Imagínese: En un rincón de New Orleans abatido por huracán Katrina, resurge la esperanza: el Café Reconcile. Un restaurante donde los vecinos hacen cola para disfrutar de un plato de gumbo o barbo a la hora del almuerzo. Pero este restaurante es más que un local popular para comer.

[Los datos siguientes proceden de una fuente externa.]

[src/rtl/thermal_avg_pkg.sv]
package thermal_avg_pkg;
  // Last count value of a window of 2^sh ticks.
  function automatic logic [31:0] win_last(input logic [3:0] sh);
    return (32'd1 << sh) - 32'd1;
  endfunction

  // Selection clamped to the largest supported shift.
  function automatic logic [3:0] clamp_sel(input logic [3:0] sel,
                                           input int unsigned max_sh);
    return (int'(sel) > int'(max_sh)) ? 4'(max_sh) : sel;
  endfunction
endpackage

[src/rtl/thermal_inst_reg.sv]
module thermal_inst_reg #(
  parameter int W = 8
) (
  input  logic         clk,
  input  logic         rst_n,
  input  logic         valid_i,
  input  logic [W-1:0] sample_i,
  output logic [W-1:0] inst_o
);
  always_ff @(posedge clk) begin
    if (!rst_n)       inst_o <= '0;
    else if (valid_i) inst_o <= sample_i;
  end

  p_capture_r2: assert property (@(posedge clk) disable iff (!rst_n)
    valid_i |=> inst_o == $past(sample_i));
  p_hold_r2: assert property (@(posedge clk) disable iff (!rst_n)
    !valid_i |=> $stable(inst_o));
endmodule

[src/rtl/thermal_win_seq.sv]
module thermal_win_seq
  import thermal_avg_pkg::*;
#(
  parameter int MAX_SH = 10,
  parameter int DEF_SH = 8
) (
  input  logic       clk,
  input  logic       rst_n,
  input  logic       tick_i,
  input  logic [3:0] win_sel_i,
  output logic       win_end_o,
  output logic [3:0] shift_o
);
  localparam int CNT_W = MAX_SH + 1;

  logic [CNT_W-1:0] cnt_q;
  logic [CNT_W-1:0] last_cnt;

  assign last_cnt  = CNT_W'(win_last(shift_o));
  assign win_end_o = tick_i && (cnt_q == last_cnt);

  always_ff @(posedge clk) begin
    if (!rst_n) begin
      cnt_q   <= '0;
      shift_o <= 4'(DEF_SH);
    end else if (tick_i) begin
      if (win_end_o) begin
        cnt_q   <= '0;
        shift_o <= clamp_sel(win_sel_i, MAX_SH);
      end else begin
        cnt_q <= cnt_q + 1'b1;
      end
    end
  end

  p_sel_at_boundary_r5: assert property (@(posedge clk) disable iff (!rst_n)
    !win_end_o |=> $stable(shift_o));
  p_shift_range_r4: assert property (@(posedge clk) disable iff (!rst_n)
    int'(shift_o) <= MAX_SH);
  p_cnt_bound_r4: assert property (@(posedge clk) disable iff (!rst_n)
    cnt_q <= last_cnt);
endmodule

[src/rtl/thermal_accum.sv]
module thermal_accum #(
  parameter int W      = 8,
  parameter int MAX_SH = 10
) (
  input  logic         clk,
  input  logic         rst_n,
  input  logic         tick_i,
  input  logic         win_end_i,
  input  logic [3:0]   shift_i,
  input  logic [W-1:0] sample_i,
  output logic [W-1:0] avg_o,
  output logic         upd_o
);
  localparam int ACC_W = W + MAX_SH;

  logic [ACC_W-1:0] acc_q;
  logic [ACC_W:0]   sum;

  assign sum = {1'b0, acc_q} + (ACC_W+1)'(sample_i);

  always_ff @(posedge clk) begin
    if (!rst_n) begin
      acc_q <= '0;
      avg_o <= '0;
      upd_o <= 1'b0;
    end else begin
      upd_o <= 1'b0;
      if (tick_i) begin
        if (win_end_i) begin
          avg_o <= W'(sum >> shift_i);
          acc_q <= '0;
          upd_o <= 1'b1;
        end else begin
          acc_q <= sum[ACC_W-1:0];
        end
      end
    end
  end

  p_no_overflow_r9: assert property (@(posedge clk) disable iff (!rst_n)
    tick_i |-> !sum[ACC_W]);
  p_clear_r9: assert property (@(posedge clk) disable iff (!rst_n)
    win_end_i |=> acc_q == '0);
  p_upd_tick_r7: assert property (@(posedge clk) disable iff (!rst_n)
    upd_o |-> $past(tick_i));
  p_avg_hold_r8: assert property (@(posedge clk) disable iff (!rst_n)
    !upd_o |-> $stable(avg_o));
endmodule

[src/rtl/thermal_avg_filter.sv]
module thermal_avg_filter #(
  parameter int SAMPLE_W = 8,
  parameter int MAX_SH   = 10,
  parameter int DEF_SH   = 8
) (
  input  logic                clk,
  input  logic                rst_n,
  input  logic [SAMPLE_W-1:0] sample_i,
  input  logic                sample_valid_i,
  input  logic [3:0]          win_sel_i,
  input  logic                ms_tick_i,
  output logic [SAMPLE_W-1:0] inst_o,
  output logic [SAMPLE_W-1:0] avg_o,
  output logic                avg_upd_o
);
  logic       win_end;
  logic [3:0] act_shift;

  thermal_inst_reg #(.W(SAMPLE_W)) u_inst (
    .clk(clk), .rst_n(rst_n), .valid_i(sample_valid_i),
    .sample_i(sample_i), .inst_o(inst_o)
  );

  thermal_win_seq #(.MAX_SH(MAX_SH), .DEF_SH(DEF_SH)) u_seq (
    .clk(clk), .rst_n(rst_n), .tick_i(ms_tick_i), .win_sel_i(win_sel_i),
    .win_end_o(win_end), .shift_o(act_shift)
  );

  thermal_accum #(.W(SAMPLE_W), .MAX_SH(MAX_SH)) u_acc (
    .clk(clk), .rst_n(rst_n), .tick_i(ms_tick_i), .win_end_i(win_end),
    .shift_i(act_shift), .sample_i(inst_o), .avg_o(avg_o), .upd_o(avg_upd_o)
  );

  p_upd_at_end_r7: assert property (@(posedge clk) disable iff (!rst_n)
    win_end |=> avg_upd_o);
endmodule

[config.mk]
export PLATFORM = sky130hd
export DESIGN_NAME = thermal_avg_filter
export DESIGN_NICKNAME = d
export VERILOG_FILES = /design/src/rtl/thermal_avg_pkg.sv /design/src/rtl/thermal_inst_reg.sv /design/src/rtl/thermal_win_seq.sv /design/src/rtl/thermal_accum.sv /design/src/rtl/thermal_avg_filter.sv
export SDC_FILE = /design/constraint.sdc
export NUM_CORES = 1
export LEC_CHECK = 0
export ABC_CLOCK_PERIOD_IN_PS = 4400
export BUFFER_PORTS_ARGS = -buffer_cell sky130_fd_sc_hd__clkbuf_2
export CORE_ASPECT_RATIO = 1.75
export CORE_UTILIZATION = 60
export CTS_CLUSTER_SIZE = 8
export DETAILED_ROUTE_END_ITERATION = 12
export GPL_ROUTABILITY_DRIVEN = 0
export HOLD_SLACK_MARGIN = 0.05
export PLACE_DENSITY = 0.86
export SETUP_SLACK_MARGIN = 0.3
export SYNTH_ARGS = -nofsm -noshare
export SYNTH_HDL_FRONTEND = slang
export SYNTH_SLANG_ARGS = --single-unit
[constraint.sdc]
create_clock -name clk -period 4.4 [get_ports clk]
set_input_delay 0.22 -clock clk [delete_from_list [all_inputs] [get_ports clk]]
set_output_delay 0.22 -clock clk [all_outputs]
set_load 0.05 [all_outputs]
== Word level (Yosys, flattened, before mapping) ==
Index checks and enable logic that the tools add are counted.
Storage, ports and cells
  flip-flop bits (word level): 50
  bits of input ports: 16
  output and inout port bits: 17
  word-level logic and storage cells: 20
Operators by class
  add/sub/neg operators: 3
  $lt $le $gt $ge: 1
  equality and inequality tests: 1
  shifts and indexed selects: 2
  multiplexer cells: 4
  reductions and logical operators: 3
Operator list (count)
  $add 18x8->19: 1
  $shr 19x4->8: 1
  $mux 18: 1
  $add 11x1->11 const B: 1
  $eq 11x11->1: 1
  $mux 11: 1
  $shl 1x4->11 const A: 1
  $sub 11x1->11 const B: 1
  $gt 4x4->1 const B: 1
  $mux 4: 1
  $reduce_and 2->1: 2
  $logic_and 1x1->1: 1
  $mux 1: 1

== Logic depth before layout (Yosys ltp) ==
Gate-level depths: netlist (run 1).
  depth in word-level cells: 5
  gate-level depth with buffers: 18
  mapped depth without buffers: 12

== Modules after synthesis ==
Synthesis (run 1) repeated with hierarchy kept, for this count alone.
Unflattened totals
  cells, all modules: 526
  area total of the unflattened synthesis: 4058.9 µm²
Modules (own cells, without submodules)
  thermal_accum: times used 1, cells each 355, area each 2607.5 µm², seq. area each 540.5 µm²
  thermal_win_seq: times used 1, cells each 146, area each 1149.9 µm², seq. area each 300.3 µm²
  thermal_inst_reg: times used 1, cells each 25, area each 301.5 µm², seq. area each 160.2 µm²

== Least setup slack after synthesis (run 1) ==
Ideal clock, no wire load.
  path kind: register to register
  from: register u_seq.shift_o[0]
  to: register u_acc.avg_o[0]
  setup time: 0.122 ns
  arrival: 3.101 ns
  required time: 4.278 ns
  setup slack: 1.177 ns
  cell stages (with the launch flop): 16
  path buffers: 4
  clock period less this slack: 3.223 ns
  cell sequence: dfxtp_1 > inv_1 > clkbuf_1 > buf_1 > nand2_1 > ha_1 > buf_2 > or3b_2 > o32ai_1 > o21ai_1 > o2111a_1 > nor4_2 > buf_2 > nand2_1 > a211oi_1 > a21oi_1
Between the ends
  cells in the longest elaborated chain, start to end: 5
  elaborated cells between the ends (all ways): 6
  classes of those cells: add/sub (1); eq/ne (1); shift (2); reduce/logical (2)
RTL lines
  from (decl): line thermal_win_seq.sv:12  | output logic [3:0] shift_o
  from (signal assigned): line thermal_win_seq.sv:25  | shift_o <= 4'(DEF_SH);
  from (signal assigned): line thermal_win_seq.sv:29  | shift_o <= clamp_sel(win_sel_i, MAX_SH);
  $shl 1x4->11: line thermal_avg_pkg.sv:4  | return (32'd1 << sh) - 32'd1;
  $sub 11x1->11: line thermal_avg_pkg.sv:4
  $eq 11x11->1: line thermal_win_seq.sv:20  | assign win_end_o = tick_i && (cnt_q == last_cnt);
  $logic_and 1x1->1: line thermal_win_seq.sv:20
  $reduce_and 2->1 (no source line)
  to (signal assigned): line thermal_accum.sv:30  | avg_o <= W'(sum >> shift_i);
  to (decl): line thermal_accum.sv:11  | output logic [W-1:0] avg_o,
Several ways; a longest one is shown, not always the timed one.
A chain may end at the register's enable or synchronous reset.

== Worst setup path in the final report (run 1) ==
  from: register u_seq.shift_o[2]
  to: register u_acc.acc_q[10]
Between the ends
  cells in the longest elaborated chain, start to end: 5
RTL lines
  $shl 1x4->11: line thermal_avg_pkg.sv:4
  $sub 11x1->11: line thermal_avg_pkg.sv:4
  $eq 11x11->1: line thermal_win_seq.sv:20
  $logic_and 1x1->1: line thermal_win_seq.sv:20
  $mux 18: line thermal_accum.sv:29  | if (win_end_i) begin
  to (signal assigned): line thermal_accum.sv:34  | acc_q <= sum[ACC_W-1:0];
  to (decl): line thermal_accum.sv:16  | logic [ACC_W-1:0] acc_q;
Every way passes these cells.

==> reports/summary.txt, run 1 <==
Row Count - 39
Sw Pwr - 0.2932 mW
Max Cap Viol - 0
Die height - 111.8 µm
Worst setup path end - u_acc.acc_q[10]
Starting Density - 0.6274
FF-to-FF path depth - 12
Synth warn - 0
IO Port Bufs - 32
1st-iter DRT viols - 497
Final setup TNS - 0 ns
Final setup violation count - 0
Clock sink count - 50
Synth Register Bits - 50
Worst Path Required - 4.63 ns
Tightest Hold Check Type - in2reg
Fraction of registers with async set or reset after synthesis - 0
First-pass GRT wire length - 20090 µm
GRT overflow - 0
Nets - 597
Final worst slack - 0.7391 ns
Synth Net Count - 593
Yosys top cell by area - dfxtp_1
Pre-CTS setup slack - 0.8631 ns
RSZ-0062 raised after global routing - false
CP arrival - 3.89 ns
Post-Synthesis Cells - 566
Clk_lat worst skew - 0.30 ns
Top FF cell, synth - dfxtp_1
Total Routed Length - 11920 µm
Final Max Slew Viols - 0
CTS root buf - clkbuf_16
Slowest-stage cell, CP - nor2b_1
R2r endpoint - u_acc.acc_q[10]
Post-CTS Hold Fix Bufs - 0
Hpwl dp - 8388 µm
Leak Pwr - 1.663 nW
CP dominant cell by count - nor2_1
CP Max Fanout - 30
CP startpoint kind - flop
# Post-CTS Setup Buffers - 0
Vias in the first global route - 4272
Die area - 7237 µm²
CP Launch Point - u_seq.shift_o[2]
# diodes - 0
Sw Ratio - 0.2716
Die Width - 64.74 µm
Status - complete, no violations
I/O pin total - 33
Pre-antenna DRT Iters - 7
CP endpoint kind - flop
Pwr dens - 241.9 nW/µm²
Slew HR - 0.2787
Final min period - 3.661 ns
Avg Inst Size Synth - 7.302 µm²
Peak VDD IR - 157.0 µV
Most frequent cells in the layout - nor2_1 (77), nand2_1 (52), dfxtp_1 (50)
Total track usage - 0.3502
Worst-Margin Slew - 1.081 ns
Placed Cells - 645
Sequential fraction of the synthesis area - 0.2422
Critical path, cell by cell - buf_4 -> nor2_1 -> nand2_1 -> ha_1 -> nor4b_1 -> nor2_1 -> a211oi_1 -> nor4_1 -> buf_4 -> nor2b_1 -> a22oi_1 -> nor2_1
Final ANT Viol Nets - 0
CP max stage delay - 0.65 ns
Residual DRC - 0
Core Footprint - 6588 µm²
Hold path depth - 3
Final period utilization - 0.8320
Worst-path clk slew - 0.07 ns
# fillers - 556
Initial antenna violation count - 0
DR WL/cell - 18.26 µm
R2r startpoint - u_seq.shift_o[2]
Crit Path Class - reg2reg
Distinct cells, synth - 72
Vias - 4446
Commonest non-fill, non-tap cell in the layout - nor2_1
Top cell type's share of synthesized area - 0.2422
CTS Buf Count - 5
Combinational power share - 0.140
Clock Skews - 0.005832 ns
Area contributors post-synth - dfxtp_1 (24%), nor2_1 (7.0%), mux2i_1 (4.8%)
Area grow syn2layout - 7.993%
CTS tree - built
FF-to-FF setup slack - 0.74 ns
Clk pwr share - 0.422
Synthesized area - 4133 µm²
Share of cells above drive strength 1 - 0.1068
Largest net degree at the start of global routing - 46
Largest buffer count on any clock path - 2
Sequential power share - 0.438
Final core occ - 0.6775
Final cell count without fillers - 653
Post-synth EDFFs - 0
F_max - 0.2732 GHz
Post-CTS sizing - 0
Post-DR vias/cell - 6.809
Internal power - 0.7862 mW
H-tree Lvls - 2
Final Hold Fails - 0
-- per-layer routing --
layer  track usage  vias to the layer above  share of wire
li1              -                     2075              -
met1        0.3852                     2042           0.36
met2        0.5722                      255           0.50
met3       0.08094                       74          0.070
met4        0.2548                        0          0.072
met5             0                        -              0
-- area by class of cell --
class                      instances  area (µm²)  area share
tap                               82       102.6     0.02299
inverter                          15       56.30     0.01262
timing repair buffer              43       242.7     0.05439
clock inverter                     3       45.04     0.01009
clock buffer                       5       125.1     0.02803
multi-input combinational        455        2890      0.6476
sequential                        50        1001      0.2243
-- power by group through the flow --
stage          registers (mW)  clock network (mW)  logic (mW)
6_report                0.473               0.455       0.151
5_1_grt                 0.474               0.478       0.164
4_1_cts                 0.473               0.459       0.148
3_3_place_gp            0.483                   0       0.145
2_1_floorplan           0.496                   0      0.0955
3_5_place_dp            0.484                   0       0.147
-- cell families (layout without fill, tap and decap cells) --
group,count (synthesis),count (layout),share of synthesized area
AOI/OAI and AO/OA,164,164,0.2743
xor gates and xnor gates,26,26,0.05692
adders and majority gates,11,11,0.03512
buffers and inverters,61,66,0.06055
DFF,50,50,0.2422
muxes,23,23,0.05934
and+or+nand+nor,231,231,0.2716
-- per-stage QoR --
| stage | cell area, µm² | power, mW | hold slack [ns] |
|---|---|---|---|
| 3_5_place_dp | 4293 | 0.6306 | 0.4645 |
| 2_1_floorplan | 4133 | 0.5920 | 0.3580 |
| 5_1_grt | 4463 | 1.117 | 0.1593 |
| 4_1_cts | 4463 | 1.080 | 0.1553 |
| 6_report | 4463 | 1.079 | 0.1546 |
| 3_3_place_gp | 4293 | 0.6275 | 0.4521 |
-- sequential cells by signal, summed over array words and instances, names as in the netlist --
| name | cells |
|---|---|
| u_seq.cnt_q | 11 |
| u_acc.acc_q | 18 |
| u_acc.upd_o | 1 |
| u_seq.shift_o | 4 |
| u_inst.inst_o | 8 |
| u_acc.avg_o | 8 |
-- cells in the mapped netlist, types with 6 or more instances --
library cell and number:
a211oi_1 11, a21oi_1 30, a22oi_1 11, a31oi_1 7, and3_1 6, buf_1 7
buf_2 17, clkbuf_1 22, dfxtp_1 50, ha_1 10, inv_1 15, mux2i_1 20
nand2_1 52, nand2b_1 13, nand3_1 28, nand4_1 8, nor2_1 77, nor3_1 14
o211ai_1 14, o21ai_0 28, xnor2_1 11, xor2_1 14
-- worst min path at each step --
stage / end / startpoint / slack [ns]
3_5_place_dp: u_inst.inst_o[0] / sample_i[0] / 0.46
5_1_grt: u_inst.inst_o[5] / sample_i[5] / 0.16
6_report: u_inst.inst_o[0] / sample_i[0] / 0.15
2_1_floorplan: u_seq.shift_o[3] / win_sel_i[3] / 0.36
4_1_cts: u_inst.inst_o[0] / sample_i[0] / 0.16
3_3_place_gp: u_inst.inst_o[0] / sample_i[0] / 0.45
-- critical path: cells and delay by family, from the launching register on --
kind                       cells  cell delay, ns
adders and majority gates      1            0.46
and+or+nand+nor                7            1.53
DFF                            1            0.33
buffers and inverters          2            0.50
AOI/OAI and AO/OA              2            0.76
Note: power is estimated with default switching activity, not from simulation.
==> inputs of run 2 (changes only) <==
ABC_CLOCK_PERIOD_IN_PS = 3690   (was 4400)
clock period = 3.69 ns   (was 4.4 ns; I/O delays follow)
==> reports/summary.txt, run 2 (synthesized netlist as in run 1, its figures left out) <==
Status - complete, no violations (unchanged)
CP Launch Point - u_seq.shift_o[1] (was u_seq.shift_o[2])
Share of cells above drive strength 1 - 0.1308 (was 0.1068)
Worst Path Required - 3.83 ns (was 4.63 ns)
Die area - 7237 µm² (unchanged)
H-tree Lvls - 2 (unchanged)
Final setup TNS - 0 ns (unchanged)
CP endpoint kind - flop (unchanged)
Post-DR vias/cell - 6.819 (was 6.809)
Max FFs per register - 18 (unchanged)
First-pass GRT wire length - 20150 µm (was 20090 µm)
Core Footprint - 6588 µm² (unchanged)
Row Count - 39 (unchanged)
Nets - 608 (was 597)
Peak VDD IR - 189.0 µV (was 157.0 µV)
Overall power - 1.206 mW (was 1.079 mW)
Die Width - 64.74 µm (unchanged)
CP arrival - 3.41 ns (was 3.89 ns)
Vias - 4521 (was 4446)
Starting Density - 0.6274 (unchanged)
CTS Buf Count - 5 (unchanged)
Largest buffer count on any clock path - 2 (unchanged)
Final Hold Fails - 0 (unchanged)
Hold path start - win_sel_i[0] (was sample_i[0])
Final setup violation count - 0 (unchanged)
Area grow syn2layout - 9.839% (was 7.993%)
Total track usage - 0.3480 (was 0.3502)
Pre-antenna DRT Iters - 5 (was 7)
Final Max Slew Viols - 0 (unchanged)
R2r startpoint - u_seq.shift_o[1] (was u_seq.shift_o[2])
Clock sink count - 50 (unchanged)
1st-iter DRT viols - 555 (was 497)
Largest register by flop count - u_acc.acc_q (unchanged)
F_max - 0.3056 GHz (was 0.2732 GHz)
# diodes - 0 (unchanged)
Clk_lat worst skew - 0.30 ns (about the same)
RSZ-0062 raised after global routing - false (unchanged)
Worst-Margin Slew - 0.9858 ns (was 1.081 ns)
Final period utilization - 0.8868 (was 0.8320)
Slew HR - 0.3421 (was 0.2787)
CP startpoint kind - flop (unchanged)
CTS tree - built (unchanged)
Tightest Hold Check Type - in2reg (unchanged)
GRT overflow - 0 (unchanged)
Residual DRC - 0 (unchanged)
Clock Skews - 0.007632 ns (was 0.005832 ns)
Final ANT Viol Nets - 0 (unchanged)
Initial antenna violation count - 0 (unchanged)
Total Routed Length - 12260 µm (was 11920 µm)
CTS root buf - clkbuf_16 (unchanged)
DR WL/cell - 18.49 µm (was 18.26 µm)
IO Port Bufs - 32 (unchanged)
Final min period - 3.272 ns (was 3.661 ns)
Hpwl dp - 8531 µm (was 8388 µm)
Worst-path clk slew - 0.07 ns (about the same)
# fillers - 577 (was 556)
Largest registers - u_acc.acc_q (18), u_seq.cnt_q (11) (unchanged)
Largest net degree at the start of global routing - 43 (was 46)
Most frequent cells in the layout - nor2_1 (77), nand2_1 (52), dfxtp_1 (50) (unchanged)
Vias in the first global route - 4474 (was 4272)
Commonest non-fill, non-tap cell in the layout - nor2_1 (unchanged)
Pwr dens - 265.8 nW/µm² (was 241.9 nW/µm²)
CP Max Fanout - 8 (was 30)
Max Cap Viol - 0 (unchanged)
Leak Pwr - 1.714 nW (was 1.663 nW)
Die height - 111.8 µm (unchanged)
Crit Path Class - reg2reg (unchanged)
I/O pin total - 33 (unchanged)
-- run 2: per-layer routing --
metal | global-route usage | up-vias | share of wire
met5 | 0 | - | 0
met4 | 0.2726 | 0 | 0.058
met3 | 0.08914 | 71 | 0.072
met2 | 0.5757 | 238 | 0.51
met1 | 0.3626 | 2110 | 0.36
li1 | - | 2102 | -
-- run 2: layout make-up --
cell class | count | area (µm²) | area share
Timing Repair Buffer | 54 | 329.1 | 0.07249
Sequential cell | 50 | 1001 | 0.2205
Clock buffer | 5 | 125.1 | 0.02756
Clock inverter | 2 | 10.01 | 0.002205
Multi-Input combinational cell | 455 | 2915 | 0.6422
Inverter | 15 | 56.30 | 0.01240
Tap cell | 82 | 102.6 | 0.02260
-- run 2: stage by stage --
stage	worst slack [ns]	instance area [µm²]	instances	hold slack [ns]	util
6_report	0.4177	4539	663	0.1171	0.6891
5_1_grt	0.2219	4539	663	0.1430	0.6891
4_1_cts	0.3391	4496	661	0.1260	0.6824
3_5_place_dp	0.2909	4330	650	0.4306	0.6574
3_3_place_gp	0.3200	4330	650	0.4145	0.6574
2_1_floorplan	0.4666	4133	566	0.3225	-
-- run 2: final timing paths --
path | endpoint | slack [ns] | cells past startpoint
worst max-delay path | u_acc.acc_q[8] | 0.42 | 14
worst min-delay path | u_seq.shift_o[0] | 0.12 | 3
worst max register to register | u_acc.acc_q[8] | 0.42 | 14
worst min register to register | u_acc.acc_q[3] | 0.48 | 2
-- run 2: timing repair --
item,in CTS,in global routing
gates resized for setup,0,7
cloned,0,0
pin swaps,1,1
endpoints found under the setup margin,2,15
setup buffers,4,2
hold buffers,0,0
-- run 2: report_power, final --
part	switching [mW]	internal [mW]
clock network	0.205	0.245
registers	0.0120	0.553
logic	0.119	0.0720
total	0.336	0.870
-- run 2: critical path: stages (launching register included) --
cell	delay (ns)
dfxtp_1	0.32
or2_1	0.28
nor2_1	0.19
nand2_1	0.08
ha_1	0.25
or3b_2	0.46
o32ai_1	0.13
o21ai_1	0.10
o2111a_1	0.20
nor4_4	0.30
buf_4	0.20
buf_4	0.18
o21ai_0	0.10
a22oi_1	0.24
nor2_1	0.07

Café Reconcile también es una escuela donde jóvenes considerados ‘de riesgo’ tienen la oportunidad de crear un futuro diferente a la vida delincuente, obteniendo las calificaciones que les ayudarán a encontrar un trabajo y un futuro estable. En el café, jóvenes no solo son entrenados para trabajar en restaurantes, pero también encuentran un refugio, apoyo, oportunidad, confianza y consejeros. La popularidad del local beneficia al vecindario entero, atrayendo nueva clientela y aumentando la oportunidad económica para la comunidad.
Aunque dañado por el huracán, el restaurante ha vuelto a abrir sus puertas y jóvenes continúan su aprendizaje. La comunidad otra vez disfruta los resultados. Hoy día, 37 millones de estadounidenses viven en la pobreza – uno de cada ocho de nosotros. Pero una buena idea con una pizca de esperanza puede crear milagros.